> Directions for this task: From the records below, transcribe only the lines running from the one with "is 0.59% higher" through the one with "count hardly changed". Keep both of those end lines.

> Information given:

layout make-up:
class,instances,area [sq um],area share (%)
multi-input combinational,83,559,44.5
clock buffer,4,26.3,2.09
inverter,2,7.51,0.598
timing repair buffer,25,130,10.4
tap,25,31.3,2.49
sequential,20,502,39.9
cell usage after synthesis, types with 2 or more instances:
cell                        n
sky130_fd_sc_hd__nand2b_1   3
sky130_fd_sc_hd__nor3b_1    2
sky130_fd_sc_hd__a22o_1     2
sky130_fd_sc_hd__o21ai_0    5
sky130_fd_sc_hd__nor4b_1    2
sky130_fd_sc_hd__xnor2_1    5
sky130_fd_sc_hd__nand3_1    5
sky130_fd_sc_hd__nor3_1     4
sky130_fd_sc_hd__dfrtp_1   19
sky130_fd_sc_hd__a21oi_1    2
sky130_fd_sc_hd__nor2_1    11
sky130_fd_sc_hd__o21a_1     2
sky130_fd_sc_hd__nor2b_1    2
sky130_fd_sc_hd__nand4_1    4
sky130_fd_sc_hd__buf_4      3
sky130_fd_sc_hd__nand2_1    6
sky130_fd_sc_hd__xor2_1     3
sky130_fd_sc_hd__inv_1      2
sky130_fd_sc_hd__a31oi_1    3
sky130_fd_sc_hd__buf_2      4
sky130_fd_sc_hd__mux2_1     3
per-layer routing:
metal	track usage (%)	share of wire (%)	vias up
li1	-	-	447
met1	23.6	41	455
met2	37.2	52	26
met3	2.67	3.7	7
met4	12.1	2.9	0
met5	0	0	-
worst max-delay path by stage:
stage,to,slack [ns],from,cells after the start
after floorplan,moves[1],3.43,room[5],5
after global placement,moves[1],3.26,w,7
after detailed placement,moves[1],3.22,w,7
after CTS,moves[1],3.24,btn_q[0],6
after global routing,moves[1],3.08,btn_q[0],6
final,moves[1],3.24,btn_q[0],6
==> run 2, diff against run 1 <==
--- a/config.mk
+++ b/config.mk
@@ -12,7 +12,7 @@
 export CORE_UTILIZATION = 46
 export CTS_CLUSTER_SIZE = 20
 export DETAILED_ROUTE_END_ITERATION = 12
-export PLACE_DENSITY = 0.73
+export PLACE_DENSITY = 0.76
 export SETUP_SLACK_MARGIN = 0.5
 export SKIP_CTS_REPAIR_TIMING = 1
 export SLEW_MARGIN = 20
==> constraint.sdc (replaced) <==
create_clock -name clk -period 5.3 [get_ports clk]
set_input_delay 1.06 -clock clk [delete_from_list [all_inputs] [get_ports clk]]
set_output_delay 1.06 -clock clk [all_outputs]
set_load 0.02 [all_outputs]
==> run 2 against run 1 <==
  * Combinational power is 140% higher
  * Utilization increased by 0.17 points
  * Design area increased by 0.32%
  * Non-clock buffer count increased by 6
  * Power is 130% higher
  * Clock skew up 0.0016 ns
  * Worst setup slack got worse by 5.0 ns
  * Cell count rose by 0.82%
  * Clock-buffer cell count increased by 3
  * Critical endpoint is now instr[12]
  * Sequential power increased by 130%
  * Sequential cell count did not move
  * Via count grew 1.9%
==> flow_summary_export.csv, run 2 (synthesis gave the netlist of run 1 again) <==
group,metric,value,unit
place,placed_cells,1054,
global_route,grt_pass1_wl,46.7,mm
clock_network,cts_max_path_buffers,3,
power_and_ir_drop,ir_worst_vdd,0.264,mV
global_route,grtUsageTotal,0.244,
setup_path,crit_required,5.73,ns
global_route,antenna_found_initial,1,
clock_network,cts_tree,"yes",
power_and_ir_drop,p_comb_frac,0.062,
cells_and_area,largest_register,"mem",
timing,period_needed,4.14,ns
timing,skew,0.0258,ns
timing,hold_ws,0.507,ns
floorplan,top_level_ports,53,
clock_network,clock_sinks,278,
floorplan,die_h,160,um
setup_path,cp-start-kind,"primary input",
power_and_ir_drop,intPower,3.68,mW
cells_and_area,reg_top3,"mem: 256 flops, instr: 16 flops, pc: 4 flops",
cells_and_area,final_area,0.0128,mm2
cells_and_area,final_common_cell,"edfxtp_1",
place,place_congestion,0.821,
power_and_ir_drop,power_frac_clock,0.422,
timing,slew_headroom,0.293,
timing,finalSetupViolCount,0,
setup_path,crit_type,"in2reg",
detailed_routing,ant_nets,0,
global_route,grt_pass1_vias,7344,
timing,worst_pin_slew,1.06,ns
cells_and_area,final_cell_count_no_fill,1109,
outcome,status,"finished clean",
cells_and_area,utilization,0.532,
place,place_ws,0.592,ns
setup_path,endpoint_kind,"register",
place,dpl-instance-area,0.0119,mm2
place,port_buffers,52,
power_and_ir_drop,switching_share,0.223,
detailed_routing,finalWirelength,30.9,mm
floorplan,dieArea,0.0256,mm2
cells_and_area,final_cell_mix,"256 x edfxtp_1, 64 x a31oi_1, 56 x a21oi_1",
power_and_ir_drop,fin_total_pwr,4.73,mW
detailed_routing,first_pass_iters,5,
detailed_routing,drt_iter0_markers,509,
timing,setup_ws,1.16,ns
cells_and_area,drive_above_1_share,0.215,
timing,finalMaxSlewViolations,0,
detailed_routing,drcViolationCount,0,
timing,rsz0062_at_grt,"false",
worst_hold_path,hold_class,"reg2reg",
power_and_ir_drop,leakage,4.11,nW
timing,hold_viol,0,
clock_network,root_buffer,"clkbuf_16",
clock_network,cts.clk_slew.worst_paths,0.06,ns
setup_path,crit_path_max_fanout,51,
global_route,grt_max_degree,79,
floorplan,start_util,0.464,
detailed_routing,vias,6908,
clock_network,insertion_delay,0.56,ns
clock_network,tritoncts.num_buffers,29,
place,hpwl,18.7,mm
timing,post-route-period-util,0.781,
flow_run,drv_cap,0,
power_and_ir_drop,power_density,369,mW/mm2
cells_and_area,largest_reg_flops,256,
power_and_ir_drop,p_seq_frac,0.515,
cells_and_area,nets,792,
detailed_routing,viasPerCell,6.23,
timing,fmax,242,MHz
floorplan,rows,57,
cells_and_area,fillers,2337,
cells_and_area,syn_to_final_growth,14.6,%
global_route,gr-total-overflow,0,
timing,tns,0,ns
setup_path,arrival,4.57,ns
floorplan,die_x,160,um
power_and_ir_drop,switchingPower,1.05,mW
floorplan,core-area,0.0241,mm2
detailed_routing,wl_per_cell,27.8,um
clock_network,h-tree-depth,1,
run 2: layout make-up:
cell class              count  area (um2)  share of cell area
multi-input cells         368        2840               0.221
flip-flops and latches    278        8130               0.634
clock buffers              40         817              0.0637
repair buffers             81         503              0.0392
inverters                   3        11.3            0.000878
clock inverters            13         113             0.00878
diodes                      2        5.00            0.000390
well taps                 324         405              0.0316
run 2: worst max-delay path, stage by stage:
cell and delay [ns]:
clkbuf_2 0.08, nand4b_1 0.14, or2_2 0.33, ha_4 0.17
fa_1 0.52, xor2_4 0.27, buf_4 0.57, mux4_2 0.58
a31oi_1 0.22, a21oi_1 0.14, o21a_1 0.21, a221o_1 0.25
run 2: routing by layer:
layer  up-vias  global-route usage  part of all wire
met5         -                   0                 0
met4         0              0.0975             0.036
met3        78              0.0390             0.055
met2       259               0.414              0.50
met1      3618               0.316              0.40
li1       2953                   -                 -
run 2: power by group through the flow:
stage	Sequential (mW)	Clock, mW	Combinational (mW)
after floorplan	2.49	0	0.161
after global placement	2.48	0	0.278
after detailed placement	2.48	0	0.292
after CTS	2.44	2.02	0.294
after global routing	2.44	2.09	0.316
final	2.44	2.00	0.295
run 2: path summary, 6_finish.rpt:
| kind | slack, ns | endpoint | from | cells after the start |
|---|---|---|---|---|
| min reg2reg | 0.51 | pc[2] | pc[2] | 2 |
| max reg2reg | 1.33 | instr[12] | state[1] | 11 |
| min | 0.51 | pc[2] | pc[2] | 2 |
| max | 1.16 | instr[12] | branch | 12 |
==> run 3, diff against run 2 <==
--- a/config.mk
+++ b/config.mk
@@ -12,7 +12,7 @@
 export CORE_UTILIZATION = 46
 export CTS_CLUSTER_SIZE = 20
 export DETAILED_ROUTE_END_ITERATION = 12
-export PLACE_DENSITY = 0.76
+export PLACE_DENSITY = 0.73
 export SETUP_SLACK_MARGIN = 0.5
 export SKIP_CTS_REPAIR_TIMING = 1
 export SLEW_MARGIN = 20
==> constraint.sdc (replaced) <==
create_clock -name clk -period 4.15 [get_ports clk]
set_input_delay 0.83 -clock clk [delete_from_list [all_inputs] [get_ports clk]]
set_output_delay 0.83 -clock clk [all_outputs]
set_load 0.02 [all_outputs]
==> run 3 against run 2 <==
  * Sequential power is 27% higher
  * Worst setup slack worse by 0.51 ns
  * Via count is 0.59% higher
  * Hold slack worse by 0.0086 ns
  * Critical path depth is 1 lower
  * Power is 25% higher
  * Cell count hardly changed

* * *

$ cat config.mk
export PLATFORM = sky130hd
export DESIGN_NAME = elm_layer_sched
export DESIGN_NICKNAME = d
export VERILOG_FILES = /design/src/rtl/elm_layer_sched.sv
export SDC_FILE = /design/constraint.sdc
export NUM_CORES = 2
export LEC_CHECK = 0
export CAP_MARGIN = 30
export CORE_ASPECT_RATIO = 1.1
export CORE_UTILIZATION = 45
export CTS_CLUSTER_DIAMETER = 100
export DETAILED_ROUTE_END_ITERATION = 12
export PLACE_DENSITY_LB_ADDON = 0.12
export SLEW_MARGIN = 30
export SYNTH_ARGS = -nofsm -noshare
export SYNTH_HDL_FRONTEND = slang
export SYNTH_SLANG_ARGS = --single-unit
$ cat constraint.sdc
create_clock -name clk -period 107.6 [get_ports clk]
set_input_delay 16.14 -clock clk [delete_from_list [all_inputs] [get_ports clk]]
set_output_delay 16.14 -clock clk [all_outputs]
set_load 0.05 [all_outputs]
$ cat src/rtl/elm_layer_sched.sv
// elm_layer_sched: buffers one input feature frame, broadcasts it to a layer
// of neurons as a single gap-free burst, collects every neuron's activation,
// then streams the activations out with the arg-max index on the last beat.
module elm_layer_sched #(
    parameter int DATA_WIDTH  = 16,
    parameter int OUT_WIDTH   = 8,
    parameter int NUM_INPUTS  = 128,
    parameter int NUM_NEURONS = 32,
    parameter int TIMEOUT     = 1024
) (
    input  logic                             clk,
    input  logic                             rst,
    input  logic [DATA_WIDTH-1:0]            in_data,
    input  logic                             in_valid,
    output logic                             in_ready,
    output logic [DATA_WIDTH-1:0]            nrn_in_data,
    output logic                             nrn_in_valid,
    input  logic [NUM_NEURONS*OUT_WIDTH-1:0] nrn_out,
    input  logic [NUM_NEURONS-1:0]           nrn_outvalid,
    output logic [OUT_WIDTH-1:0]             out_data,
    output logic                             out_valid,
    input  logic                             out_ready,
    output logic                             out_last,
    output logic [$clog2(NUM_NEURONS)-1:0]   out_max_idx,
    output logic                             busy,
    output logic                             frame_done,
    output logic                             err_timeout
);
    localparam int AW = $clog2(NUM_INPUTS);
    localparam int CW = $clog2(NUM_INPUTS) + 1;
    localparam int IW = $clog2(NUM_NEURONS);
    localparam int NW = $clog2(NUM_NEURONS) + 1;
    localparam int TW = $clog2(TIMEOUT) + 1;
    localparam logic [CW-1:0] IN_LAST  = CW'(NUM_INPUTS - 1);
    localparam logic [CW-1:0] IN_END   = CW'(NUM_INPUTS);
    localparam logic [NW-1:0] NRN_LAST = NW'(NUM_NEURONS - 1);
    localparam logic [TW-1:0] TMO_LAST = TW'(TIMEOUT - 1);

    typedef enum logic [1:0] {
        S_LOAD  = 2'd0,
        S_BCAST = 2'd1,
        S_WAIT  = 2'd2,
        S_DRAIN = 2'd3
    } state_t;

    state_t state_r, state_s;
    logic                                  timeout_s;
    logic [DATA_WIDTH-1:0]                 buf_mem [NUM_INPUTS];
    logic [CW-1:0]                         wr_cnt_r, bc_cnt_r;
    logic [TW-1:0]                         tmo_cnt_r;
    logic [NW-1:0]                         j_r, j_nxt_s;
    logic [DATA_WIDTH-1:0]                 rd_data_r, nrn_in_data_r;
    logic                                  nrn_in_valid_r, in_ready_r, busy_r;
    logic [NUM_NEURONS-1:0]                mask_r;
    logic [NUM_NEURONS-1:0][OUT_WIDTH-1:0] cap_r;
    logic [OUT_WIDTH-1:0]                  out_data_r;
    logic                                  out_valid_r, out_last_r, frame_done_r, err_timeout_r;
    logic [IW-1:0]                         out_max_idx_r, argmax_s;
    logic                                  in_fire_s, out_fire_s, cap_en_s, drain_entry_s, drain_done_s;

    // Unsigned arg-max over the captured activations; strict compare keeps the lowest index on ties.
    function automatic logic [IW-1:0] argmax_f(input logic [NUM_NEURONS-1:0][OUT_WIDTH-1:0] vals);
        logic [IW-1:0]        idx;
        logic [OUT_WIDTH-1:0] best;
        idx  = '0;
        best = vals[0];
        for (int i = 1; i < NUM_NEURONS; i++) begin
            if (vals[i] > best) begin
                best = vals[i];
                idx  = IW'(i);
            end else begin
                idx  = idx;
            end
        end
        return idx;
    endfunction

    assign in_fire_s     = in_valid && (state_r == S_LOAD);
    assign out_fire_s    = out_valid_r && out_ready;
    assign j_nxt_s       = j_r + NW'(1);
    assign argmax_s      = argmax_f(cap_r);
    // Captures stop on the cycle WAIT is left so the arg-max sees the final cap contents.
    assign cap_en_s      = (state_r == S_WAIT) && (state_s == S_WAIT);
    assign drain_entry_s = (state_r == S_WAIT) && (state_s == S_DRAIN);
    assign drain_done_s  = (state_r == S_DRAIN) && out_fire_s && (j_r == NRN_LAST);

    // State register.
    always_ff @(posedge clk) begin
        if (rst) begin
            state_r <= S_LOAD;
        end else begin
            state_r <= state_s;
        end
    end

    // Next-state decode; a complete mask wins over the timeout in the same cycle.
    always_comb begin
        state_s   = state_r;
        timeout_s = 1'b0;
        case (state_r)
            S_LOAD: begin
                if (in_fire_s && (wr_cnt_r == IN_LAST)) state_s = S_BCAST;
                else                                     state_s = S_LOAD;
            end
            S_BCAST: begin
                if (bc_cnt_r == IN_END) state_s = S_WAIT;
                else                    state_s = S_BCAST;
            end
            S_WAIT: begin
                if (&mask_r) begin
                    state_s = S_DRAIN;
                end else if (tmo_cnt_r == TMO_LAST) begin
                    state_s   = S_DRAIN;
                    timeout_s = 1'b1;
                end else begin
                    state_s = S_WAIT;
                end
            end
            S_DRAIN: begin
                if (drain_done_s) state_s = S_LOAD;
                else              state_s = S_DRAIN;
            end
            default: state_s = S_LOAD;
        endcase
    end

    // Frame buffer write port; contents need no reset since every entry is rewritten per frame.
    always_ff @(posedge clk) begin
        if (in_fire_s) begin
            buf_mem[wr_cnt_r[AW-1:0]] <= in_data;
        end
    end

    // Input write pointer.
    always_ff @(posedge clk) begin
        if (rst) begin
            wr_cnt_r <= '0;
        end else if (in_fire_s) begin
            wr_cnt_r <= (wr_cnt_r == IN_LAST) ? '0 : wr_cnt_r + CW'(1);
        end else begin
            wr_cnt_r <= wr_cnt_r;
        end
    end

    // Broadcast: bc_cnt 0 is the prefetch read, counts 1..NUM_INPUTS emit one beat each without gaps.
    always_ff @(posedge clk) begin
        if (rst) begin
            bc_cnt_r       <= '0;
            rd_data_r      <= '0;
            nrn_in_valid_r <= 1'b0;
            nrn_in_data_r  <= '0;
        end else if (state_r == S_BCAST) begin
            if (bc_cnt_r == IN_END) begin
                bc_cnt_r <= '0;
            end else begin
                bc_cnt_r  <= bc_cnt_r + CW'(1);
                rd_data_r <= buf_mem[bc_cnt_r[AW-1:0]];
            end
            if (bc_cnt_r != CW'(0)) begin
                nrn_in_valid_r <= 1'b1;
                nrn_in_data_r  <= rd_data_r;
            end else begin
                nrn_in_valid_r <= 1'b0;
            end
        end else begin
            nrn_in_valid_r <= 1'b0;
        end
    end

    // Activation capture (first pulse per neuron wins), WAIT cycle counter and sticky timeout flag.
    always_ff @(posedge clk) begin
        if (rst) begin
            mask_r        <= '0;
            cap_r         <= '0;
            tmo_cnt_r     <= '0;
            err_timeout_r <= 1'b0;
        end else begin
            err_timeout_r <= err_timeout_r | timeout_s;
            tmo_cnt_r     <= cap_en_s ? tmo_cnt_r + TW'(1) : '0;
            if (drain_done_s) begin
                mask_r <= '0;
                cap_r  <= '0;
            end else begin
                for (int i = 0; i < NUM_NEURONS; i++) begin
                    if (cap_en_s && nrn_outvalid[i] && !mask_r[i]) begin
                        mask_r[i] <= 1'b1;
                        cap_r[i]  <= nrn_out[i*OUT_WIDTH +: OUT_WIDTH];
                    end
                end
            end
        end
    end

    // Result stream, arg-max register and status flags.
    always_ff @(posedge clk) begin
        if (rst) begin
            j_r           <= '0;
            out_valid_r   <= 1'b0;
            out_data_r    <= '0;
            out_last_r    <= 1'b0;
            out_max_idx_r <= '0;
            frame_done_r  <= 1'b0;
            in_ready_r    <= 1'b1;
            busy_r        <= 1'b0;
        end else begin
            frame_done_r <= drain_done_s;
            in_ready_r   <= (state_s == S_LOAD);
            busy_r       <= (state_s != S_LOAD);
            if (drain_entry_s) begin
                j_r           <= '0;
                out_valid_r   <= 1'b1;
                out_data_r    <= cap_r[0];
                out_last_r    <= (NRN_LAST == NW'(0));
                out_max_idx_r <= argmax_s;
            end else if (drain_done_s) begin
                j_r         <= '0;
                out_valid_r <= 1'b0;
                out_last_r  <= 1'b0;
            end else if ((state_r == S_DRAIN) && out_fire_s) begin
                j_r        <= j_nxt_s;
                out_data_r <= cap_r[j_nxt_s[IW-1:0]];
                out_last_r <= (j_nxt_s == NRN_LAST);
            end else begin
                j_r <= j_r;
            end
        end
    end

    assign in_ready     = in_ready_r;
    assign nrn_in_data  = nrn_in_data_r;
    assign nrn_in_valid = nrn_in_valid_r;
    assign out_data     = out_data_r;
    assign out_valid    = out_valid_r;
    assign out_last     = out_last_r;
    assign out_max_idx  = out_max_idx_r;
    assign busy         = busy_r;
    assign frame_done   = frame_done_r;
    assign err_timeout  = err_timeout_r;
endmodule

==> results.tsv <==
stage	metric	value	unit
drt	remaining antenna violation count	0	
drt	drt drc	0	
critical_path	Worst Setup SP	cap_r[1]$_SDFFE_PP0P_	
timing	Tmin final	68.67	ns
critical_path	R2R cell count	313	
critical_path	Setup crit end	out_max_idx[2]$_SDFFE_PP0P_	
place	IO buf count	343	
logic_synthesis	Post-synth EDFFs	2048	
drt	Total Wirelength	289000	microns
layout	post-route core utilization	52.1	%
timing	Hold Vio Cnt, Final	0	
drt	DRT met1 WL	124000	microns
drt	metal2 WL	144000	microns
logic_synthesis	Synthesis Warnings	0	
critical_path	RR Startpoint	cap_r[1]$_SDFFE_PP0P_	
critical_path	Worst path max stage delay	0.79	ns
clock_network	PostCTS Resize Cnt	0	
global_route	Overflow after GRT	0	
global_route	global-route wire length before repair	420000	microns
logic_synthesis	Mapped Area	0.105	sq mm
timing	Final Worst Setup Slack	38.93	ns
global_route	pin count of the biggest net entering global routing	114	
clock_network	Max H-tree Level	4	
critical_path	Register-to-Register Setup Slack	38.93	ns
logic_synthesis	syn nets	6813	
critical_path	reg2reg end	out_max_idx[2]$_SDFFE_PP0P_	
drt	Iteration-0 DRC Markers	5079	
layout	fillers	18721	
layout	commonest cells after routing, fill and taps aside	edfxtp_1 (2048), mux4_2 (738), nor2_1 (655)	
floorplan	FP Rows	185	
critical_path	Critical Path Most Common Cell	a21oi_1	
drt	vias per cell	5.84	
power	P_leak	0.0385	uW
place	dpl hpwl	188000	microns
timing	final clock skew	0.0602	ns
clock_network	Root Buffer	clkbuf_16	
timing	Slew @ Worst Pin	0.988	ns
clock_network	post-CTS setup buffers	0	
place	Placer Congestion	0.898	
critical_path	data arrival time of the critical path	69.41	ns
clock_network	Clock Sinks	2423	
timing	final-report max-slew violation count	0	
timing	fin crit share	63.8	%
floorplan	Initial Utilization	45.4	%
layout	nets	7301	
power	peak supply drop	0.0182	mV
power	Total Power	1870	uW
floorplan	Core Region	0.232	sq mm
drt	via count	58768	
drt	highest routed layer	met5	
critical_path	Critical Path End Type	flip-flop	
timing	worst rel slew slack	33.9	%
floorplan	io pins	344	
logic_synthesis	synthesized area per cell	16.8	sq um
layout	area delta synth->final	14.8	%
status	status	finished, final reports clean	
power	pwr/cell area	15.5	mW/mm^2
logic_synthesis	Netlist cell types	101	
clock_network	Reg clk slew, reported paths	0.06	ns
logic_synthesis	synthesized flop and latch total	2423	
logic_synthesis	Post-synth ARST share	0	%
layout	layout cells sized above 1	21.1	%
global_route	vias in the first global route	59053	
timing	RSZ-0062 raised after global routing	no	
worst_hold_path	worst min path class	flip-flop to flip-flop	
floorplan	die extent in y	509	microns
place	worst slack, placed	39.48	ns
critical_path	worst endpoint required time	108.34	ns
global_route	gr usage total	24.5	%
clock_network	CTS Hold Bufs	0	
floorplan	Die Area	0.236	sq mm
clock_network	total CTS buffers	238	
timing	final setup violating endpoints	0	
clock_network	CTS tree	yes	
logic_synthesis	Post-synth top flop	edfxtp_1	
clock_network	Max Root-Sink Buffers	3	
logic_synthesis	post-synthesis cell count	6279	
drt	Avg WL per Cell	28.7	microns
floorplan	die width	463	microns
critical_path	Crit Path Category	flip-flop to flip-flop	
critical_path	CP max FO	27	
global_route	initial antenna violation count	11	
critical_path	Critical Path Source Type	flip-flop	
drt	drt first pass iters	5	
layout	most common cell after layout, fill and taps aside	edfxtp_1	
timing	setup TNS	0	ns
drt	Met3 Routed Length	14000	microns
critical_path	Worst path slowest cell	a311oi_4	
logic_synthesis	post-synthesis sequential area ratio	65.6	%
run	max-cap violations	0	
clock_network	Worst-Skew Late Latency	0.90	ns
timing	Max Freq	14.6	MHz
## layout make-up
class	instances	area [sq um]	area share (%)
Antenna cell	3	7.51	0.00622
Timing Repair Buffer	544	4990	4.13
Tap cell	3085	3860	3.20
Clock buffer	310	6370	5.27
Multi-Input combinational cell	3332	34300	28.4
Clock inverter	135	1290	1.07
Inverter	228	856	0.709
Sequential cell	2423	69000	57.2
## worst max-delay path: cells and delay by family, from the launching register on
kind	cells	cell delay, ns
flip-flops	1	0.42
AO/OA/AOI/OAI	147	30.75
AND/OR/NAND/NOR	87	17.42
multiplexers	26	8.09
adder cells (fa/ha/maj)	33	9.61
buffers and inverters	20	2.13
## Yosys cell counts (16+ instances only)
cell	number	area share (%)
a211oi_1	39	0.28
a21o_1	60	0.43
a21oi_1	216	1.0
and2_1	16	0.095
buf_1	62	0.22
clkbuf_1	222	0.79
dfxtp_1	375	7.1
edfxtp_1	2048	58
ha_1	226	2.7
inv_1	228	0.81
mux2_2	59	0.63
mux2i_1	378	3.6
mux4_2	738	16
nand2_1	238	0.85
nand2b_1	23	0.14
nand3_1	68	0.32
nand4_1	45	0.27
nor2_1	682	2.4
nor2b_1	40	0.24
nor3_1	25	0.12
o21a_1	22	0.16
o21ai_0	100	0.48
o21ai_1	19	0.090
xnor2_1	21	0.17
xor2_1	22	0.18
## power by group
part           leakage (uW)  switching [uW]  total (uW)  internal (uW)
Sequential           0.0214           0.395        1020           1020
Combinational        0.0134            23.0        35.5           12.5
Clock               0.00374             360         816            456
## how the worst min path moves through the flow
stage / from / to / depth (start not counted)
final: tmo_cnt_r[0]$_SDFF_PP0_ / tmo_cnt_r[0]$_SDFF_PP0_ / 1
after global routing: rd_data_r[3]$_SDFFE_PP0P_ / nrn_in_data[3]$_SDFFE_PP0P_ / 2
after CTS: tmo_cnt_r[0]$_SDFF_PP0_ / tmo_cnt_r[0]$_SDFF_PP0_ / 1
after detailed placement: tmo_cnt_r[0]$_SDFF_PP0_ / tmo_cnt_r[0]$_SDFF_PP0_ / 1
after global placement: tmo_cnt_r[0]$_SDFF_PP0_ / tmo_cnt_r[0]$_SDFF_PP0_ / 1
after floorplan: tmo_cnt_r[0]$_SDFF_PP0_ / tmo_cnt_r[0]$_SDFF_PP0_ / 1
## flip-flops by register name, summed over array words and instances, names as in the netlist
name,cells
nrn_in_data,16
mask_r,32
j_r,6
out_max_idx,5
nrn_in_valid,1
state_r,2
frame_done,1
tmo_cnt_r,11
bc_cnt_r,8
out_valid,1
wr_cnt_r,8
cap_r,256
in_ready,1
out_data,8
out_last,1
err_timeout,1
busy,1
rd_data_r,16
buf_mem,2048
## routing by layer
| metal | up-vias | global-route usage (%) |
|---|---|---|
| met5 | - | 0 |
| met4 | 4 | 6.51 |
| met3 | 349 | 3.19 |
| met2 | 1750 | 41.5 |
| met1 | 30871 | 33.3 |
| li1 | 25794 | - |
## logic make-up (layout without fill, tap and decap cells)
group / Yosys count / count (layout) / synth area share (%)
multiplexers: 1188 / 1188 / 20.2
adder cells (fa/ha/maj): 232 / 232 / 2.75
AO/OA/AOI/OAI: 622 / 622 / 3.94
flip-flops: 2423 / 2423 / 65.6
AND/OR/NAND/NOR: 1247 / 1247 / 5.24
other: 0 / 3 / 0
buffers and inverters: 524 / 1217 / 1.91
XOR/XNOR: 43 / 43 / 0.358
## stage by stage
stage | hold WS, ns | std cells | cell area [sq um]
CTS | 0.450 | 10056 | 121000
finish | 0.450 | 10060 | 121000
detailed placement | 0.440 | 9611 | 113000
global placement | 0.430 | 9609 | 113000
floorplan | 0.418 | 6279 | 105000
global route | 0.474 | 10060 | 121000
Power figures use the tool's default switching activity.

> Answer section:
  * Via count is 0.59% higher
  * Hold slack worse by 0.0086 ns
  * Critical path depth is 1 lower
  * Power is 25% higher
  * Cell count hardly changed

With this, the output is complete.